■ Exercise objective
Return each line of the records below that contains the word "came".

· · · · · · ·

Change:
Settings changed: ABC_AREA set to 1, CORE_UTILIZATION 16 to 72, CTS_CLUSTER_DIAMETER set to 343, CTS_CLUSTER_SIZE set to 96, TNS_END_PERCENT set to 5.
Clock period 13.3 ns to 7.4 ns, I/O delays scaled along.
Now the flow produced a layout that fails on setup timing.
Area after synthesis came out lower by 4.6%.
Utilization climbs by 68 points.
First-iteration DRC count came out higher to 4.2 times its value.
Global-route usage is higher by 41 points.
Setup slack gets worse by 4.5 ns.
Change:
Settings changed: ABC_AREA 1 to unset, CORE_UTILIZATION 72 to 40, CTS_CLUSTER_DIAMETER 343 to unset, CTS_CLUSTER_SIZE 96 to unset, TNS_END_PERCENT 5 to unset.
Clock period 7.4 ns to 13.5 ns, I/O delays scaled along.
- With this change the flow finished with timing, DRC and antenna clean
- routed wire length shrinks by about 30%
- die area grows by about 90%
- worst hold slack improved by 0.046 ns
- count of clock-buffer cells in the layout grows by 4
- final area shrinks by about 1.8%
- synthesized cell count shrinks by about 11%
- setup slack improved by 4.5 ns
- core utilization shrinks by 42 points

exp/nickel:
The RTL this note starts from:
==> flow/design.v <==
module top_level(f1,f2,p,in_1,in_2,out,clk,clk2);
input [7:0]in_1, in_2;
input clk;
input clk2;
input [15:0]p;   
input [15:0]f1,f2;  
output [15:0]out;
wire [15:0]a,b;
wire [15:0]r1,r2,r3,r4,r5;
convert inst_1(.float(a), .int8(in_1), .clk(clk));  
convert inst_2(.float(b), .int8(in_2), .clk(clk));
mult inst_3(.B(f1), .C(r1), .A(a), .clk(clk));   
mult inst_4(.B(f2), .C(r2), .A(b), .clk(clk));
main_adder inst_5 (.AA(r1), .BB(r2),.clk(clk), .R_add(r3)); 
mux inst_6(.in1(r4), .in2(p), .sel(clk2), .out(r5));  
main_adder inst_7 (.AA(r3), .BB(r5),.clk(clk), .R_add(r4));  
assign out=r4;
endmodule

· · · · · · ·

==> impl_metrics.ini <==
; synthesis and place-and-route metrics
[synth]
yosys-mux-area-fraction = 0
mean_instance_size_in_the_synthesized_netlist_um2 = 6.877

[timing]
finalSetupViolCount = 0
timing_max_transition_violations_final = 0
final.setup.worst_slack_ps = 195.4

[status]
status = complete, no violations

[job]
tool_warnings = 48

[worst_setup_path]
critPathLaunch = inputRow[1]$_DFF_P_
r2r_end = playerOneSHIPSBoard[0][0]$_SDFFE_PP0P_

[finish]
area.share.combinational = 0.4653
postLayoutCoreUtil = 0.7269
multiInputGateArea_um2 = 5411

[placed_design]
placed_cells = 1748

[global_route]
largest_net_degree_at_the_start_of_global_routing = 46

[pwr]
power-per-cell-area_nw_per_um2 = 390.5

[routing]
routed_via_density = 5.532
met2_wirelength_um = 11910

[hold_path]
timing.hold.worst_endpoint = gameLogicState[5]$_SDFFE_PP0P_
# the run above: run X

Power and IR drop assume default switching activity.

· · · · · · ·

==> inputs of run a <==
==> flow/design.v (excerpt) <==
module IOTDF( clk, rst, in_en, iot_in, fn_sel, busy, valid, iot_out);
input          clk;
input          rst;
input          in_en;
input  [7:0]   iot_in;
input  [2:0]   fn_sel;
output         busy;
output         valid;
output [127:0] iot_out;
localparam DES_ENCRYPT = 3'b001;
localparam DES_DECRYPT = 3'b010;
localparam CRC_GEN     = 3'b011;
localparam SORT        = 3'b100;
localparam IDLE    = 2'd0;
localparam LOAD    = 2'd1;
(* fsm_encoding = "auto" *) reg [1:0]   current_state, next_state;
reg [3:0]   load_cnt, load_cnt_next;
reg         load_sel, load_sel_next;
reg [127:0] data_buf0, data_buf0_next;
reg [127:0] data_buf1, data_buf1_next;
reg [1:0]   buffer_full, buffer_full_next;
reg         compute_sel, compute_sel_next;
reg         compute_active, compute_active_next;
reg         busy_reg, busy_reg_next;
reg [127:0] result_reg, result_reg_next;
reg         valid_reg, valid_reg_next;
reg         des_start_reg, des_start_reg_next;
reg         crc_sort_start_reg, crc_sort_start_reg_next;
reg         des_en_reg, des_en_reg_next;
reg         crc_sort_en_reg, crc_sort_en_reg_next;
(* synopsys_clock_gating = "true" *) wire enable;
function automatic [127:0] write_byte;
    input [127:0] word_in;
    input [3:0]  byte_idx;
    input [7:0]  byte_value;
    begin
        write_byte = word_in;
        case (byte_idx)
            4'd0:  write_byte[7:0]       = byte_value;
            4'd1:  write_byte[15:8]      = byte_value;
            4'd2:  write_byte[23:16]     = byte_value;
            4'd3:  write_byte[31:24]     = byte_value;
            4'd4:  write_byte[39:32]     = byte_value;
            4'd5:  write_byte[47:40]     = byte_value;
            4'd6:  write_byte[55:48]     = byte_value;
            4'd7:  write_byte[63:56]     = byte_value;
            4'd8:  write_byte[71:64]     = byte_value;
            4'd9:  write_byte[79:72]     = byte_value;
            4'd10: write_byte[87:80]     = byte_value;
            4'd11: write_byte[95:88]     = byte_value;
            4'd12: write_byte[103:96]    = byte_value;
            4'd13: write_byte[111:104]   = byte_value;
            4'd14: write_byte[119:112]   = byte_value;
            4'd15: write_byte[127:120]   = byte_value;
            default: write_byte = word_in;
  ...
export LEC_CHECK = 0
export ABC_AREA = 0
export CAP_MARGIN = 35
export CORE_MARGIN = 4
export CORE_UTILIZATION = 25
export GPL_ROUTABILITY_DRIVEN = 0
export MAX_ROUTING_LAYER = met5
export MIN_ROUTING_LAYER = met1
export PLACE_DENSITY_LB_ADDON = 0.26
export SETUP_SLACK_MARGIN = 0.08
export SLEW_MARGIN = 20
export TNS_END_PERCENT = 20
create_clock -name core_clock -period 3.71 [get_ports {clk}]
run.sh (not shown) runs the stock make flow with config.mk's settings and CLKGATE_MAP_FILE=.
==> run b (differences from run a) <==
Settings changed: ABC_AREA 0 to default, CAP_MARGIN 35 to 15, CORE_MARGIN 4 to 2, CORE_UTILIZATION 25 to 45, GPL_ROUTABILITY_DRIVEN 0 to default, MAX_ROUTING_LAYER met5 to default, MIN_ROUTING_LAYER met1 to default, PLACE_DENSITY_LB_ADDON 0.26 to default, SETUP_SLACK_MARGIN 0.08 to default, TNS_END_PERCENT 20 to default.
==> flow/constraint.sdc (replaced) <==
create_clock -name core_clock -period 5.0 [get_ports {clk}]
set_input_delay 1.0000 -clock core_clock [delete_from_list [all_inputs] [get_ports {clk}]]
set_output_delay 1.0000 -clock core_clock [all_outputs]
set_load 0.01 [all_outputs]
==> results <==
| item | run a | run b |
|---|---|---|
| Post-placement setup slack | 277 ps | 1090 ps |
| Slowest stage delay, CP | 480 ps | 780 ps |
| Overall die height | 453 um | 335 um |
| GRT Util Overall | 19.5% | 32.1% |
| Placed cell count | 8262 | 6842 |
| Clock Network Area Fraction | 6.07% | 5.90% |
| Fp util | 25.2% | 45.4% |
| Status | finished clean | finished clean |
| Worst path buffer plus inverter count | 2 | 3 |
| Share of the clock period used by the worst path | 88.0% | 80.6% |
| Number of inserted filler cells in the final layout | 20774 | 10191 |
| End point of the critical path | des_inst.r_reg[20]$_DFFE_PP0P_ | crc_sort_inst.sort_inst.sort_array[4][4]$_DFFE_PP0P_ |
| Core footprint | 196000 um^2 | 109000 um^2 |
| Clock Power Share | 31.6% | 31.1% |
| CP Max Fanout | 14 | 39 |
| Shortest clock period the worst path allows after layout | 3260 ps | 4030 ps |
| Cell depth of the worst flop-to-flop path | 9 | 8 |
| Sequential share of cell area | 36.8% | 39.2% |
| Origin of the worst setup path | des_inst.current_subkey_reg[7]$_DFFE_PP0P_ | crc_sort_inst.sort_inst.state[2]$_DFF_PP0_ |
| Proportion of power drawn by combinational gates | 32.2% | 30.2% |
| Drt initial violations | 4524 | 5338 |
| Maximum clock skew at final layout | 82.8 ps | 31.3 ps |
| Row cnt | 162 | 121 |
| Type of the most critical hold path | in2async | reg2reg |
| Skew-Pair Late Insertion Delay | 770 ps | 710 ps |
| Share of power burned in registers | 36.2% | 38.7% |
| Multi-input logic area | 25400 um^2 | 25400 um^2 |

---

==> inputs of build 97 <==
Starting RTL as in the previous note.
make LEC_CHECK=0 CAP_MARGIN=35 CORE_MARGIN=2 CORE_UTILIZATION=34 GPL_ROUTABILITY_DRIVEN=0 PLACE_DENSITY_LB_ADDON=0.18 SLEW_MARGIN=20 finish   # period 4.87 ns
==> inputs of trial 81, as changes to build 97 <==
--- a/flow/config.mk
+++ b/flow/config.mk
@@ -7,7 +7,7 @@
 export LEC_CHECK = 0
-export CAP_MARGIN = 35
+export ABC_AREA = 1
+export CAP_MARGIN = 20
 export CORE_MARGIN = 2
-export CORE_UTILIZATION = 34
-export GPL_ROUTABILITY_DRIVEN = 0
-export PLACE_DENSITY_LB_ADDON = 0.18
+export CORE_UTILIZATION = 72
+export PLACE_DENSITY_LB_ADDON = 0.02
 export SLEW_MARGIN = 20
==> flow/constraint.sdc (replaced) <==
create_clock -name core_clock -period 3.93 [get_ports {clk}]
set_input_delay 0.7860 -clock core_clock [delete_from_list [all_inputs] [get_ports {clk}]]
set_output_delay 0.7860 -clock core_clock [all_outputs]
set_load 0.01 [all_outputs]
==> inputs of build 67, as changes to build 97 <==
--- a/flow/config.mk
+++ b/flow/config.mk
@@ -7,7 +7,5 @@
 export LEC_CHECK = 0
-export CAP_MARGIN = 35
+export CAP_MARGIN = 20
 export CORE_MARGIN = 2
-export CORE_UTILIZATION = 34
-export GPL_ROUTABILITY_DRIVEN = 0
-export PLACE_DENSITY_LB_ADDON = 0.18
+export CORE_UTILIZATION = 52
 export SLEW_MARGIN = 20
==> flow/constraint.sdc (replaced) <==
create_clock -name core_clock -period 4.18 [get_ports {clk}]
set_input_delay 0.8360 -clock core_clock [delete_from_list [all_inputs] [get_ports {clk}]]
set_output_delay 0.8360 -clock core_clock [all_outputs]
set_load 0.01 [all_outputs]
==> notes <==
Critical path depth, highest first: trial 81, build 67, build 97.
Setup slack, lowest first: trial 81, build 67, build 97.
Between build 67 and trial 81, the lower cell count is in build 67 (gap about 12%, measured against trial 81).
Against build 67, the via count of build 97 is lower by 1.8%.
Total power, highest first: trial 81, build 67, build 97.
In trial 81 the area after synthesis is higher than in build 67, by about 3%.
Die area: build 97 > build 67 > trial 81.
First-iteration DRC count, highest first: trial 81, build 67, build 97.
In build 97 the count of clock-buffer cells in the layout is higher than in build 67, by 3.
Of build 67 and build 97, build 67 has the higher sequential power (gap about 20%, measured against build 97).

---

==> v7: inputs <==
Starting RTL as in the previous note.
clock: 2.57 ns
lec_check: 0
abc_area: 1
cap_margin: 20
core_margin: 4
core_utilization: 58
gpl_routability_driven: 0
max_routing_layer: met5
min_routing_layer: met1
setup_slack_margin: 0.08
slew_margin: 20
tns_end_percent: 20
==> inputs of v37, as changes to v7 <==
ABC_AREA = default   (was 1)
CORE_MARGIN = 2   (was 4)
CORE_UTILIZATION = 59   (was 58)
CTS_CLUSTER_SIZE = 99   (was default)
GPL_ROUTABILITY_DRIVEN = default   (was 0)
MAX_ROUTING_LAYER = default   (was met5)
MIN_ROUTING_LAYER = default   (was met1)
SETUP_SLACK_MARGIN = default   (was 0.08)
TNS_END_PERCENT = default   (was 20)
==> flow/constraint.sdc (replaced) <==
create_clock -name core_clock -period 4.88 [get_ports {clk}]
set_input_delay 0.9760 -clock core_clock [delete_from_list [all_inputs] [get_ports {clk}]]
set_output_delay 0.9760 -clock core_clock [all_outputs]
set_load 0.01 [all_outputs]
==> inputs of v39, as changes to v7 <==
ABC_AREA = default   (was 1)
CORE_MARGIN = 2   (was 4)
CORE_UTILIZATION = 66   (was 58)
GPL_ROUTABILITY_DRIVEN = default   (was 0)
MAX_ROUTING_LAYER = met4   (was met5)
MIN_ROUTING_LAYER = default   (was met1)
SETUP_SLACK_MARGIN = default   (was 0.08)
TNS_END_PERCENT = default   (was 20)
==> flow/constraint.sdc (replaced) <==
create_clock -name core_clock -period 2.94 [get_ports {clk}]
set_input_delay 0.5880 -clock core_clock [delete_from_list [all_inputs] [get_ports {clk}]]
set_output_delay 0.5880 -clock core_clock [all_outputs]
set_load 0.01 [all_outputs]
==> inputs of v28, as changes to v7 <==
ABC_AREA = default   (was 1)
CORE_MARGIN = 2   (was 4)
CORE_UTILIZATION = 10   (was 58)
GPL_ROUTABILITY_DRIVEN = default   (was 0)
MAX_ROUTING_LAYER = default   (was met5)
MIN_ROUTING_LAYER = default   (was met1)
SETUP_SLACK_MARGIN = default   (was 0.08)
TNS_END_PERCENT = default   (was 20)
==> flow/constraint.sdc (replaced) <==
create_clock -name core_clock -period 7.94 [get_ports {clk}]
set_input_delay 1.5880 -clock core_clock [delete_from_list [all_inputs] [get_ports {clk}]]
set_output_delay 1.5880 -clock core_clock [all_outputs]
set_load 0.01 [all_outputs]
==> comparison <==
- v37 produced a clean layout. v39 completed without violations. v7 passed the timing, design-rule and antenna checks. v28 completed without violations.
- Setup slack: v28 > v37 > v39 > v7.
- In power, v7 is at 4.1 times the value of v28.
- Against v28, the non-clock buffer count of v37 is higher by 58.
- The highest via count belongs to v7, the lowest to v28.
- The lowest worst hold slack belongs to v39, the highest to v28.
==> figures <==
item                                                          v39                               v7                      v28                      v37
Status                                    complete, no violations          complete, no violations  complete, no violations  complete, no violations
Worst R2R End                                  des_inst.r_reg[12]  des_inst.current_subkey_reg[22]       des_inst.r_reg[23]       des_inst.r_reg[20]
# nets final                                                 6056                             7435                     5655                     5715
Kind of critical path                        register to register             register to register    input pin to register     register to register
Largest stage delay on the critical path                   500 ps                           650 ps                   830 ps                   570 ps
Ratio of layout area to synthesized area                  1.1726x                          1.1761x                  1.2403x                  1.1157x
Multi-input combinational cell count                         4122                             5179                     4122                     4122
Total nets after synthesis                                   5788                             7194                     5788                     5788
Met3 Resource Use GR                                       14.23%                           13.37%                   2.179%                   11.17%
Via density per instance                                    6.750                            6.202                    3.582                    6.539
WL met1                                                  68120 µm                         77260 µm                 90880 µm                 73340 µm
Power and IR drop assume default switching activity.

· · · · · · ·

■ Answer for this exercise
Area after synthesis came out lower by 4.6%.
First-iteration DRC count came out higher to 4.2 times its value.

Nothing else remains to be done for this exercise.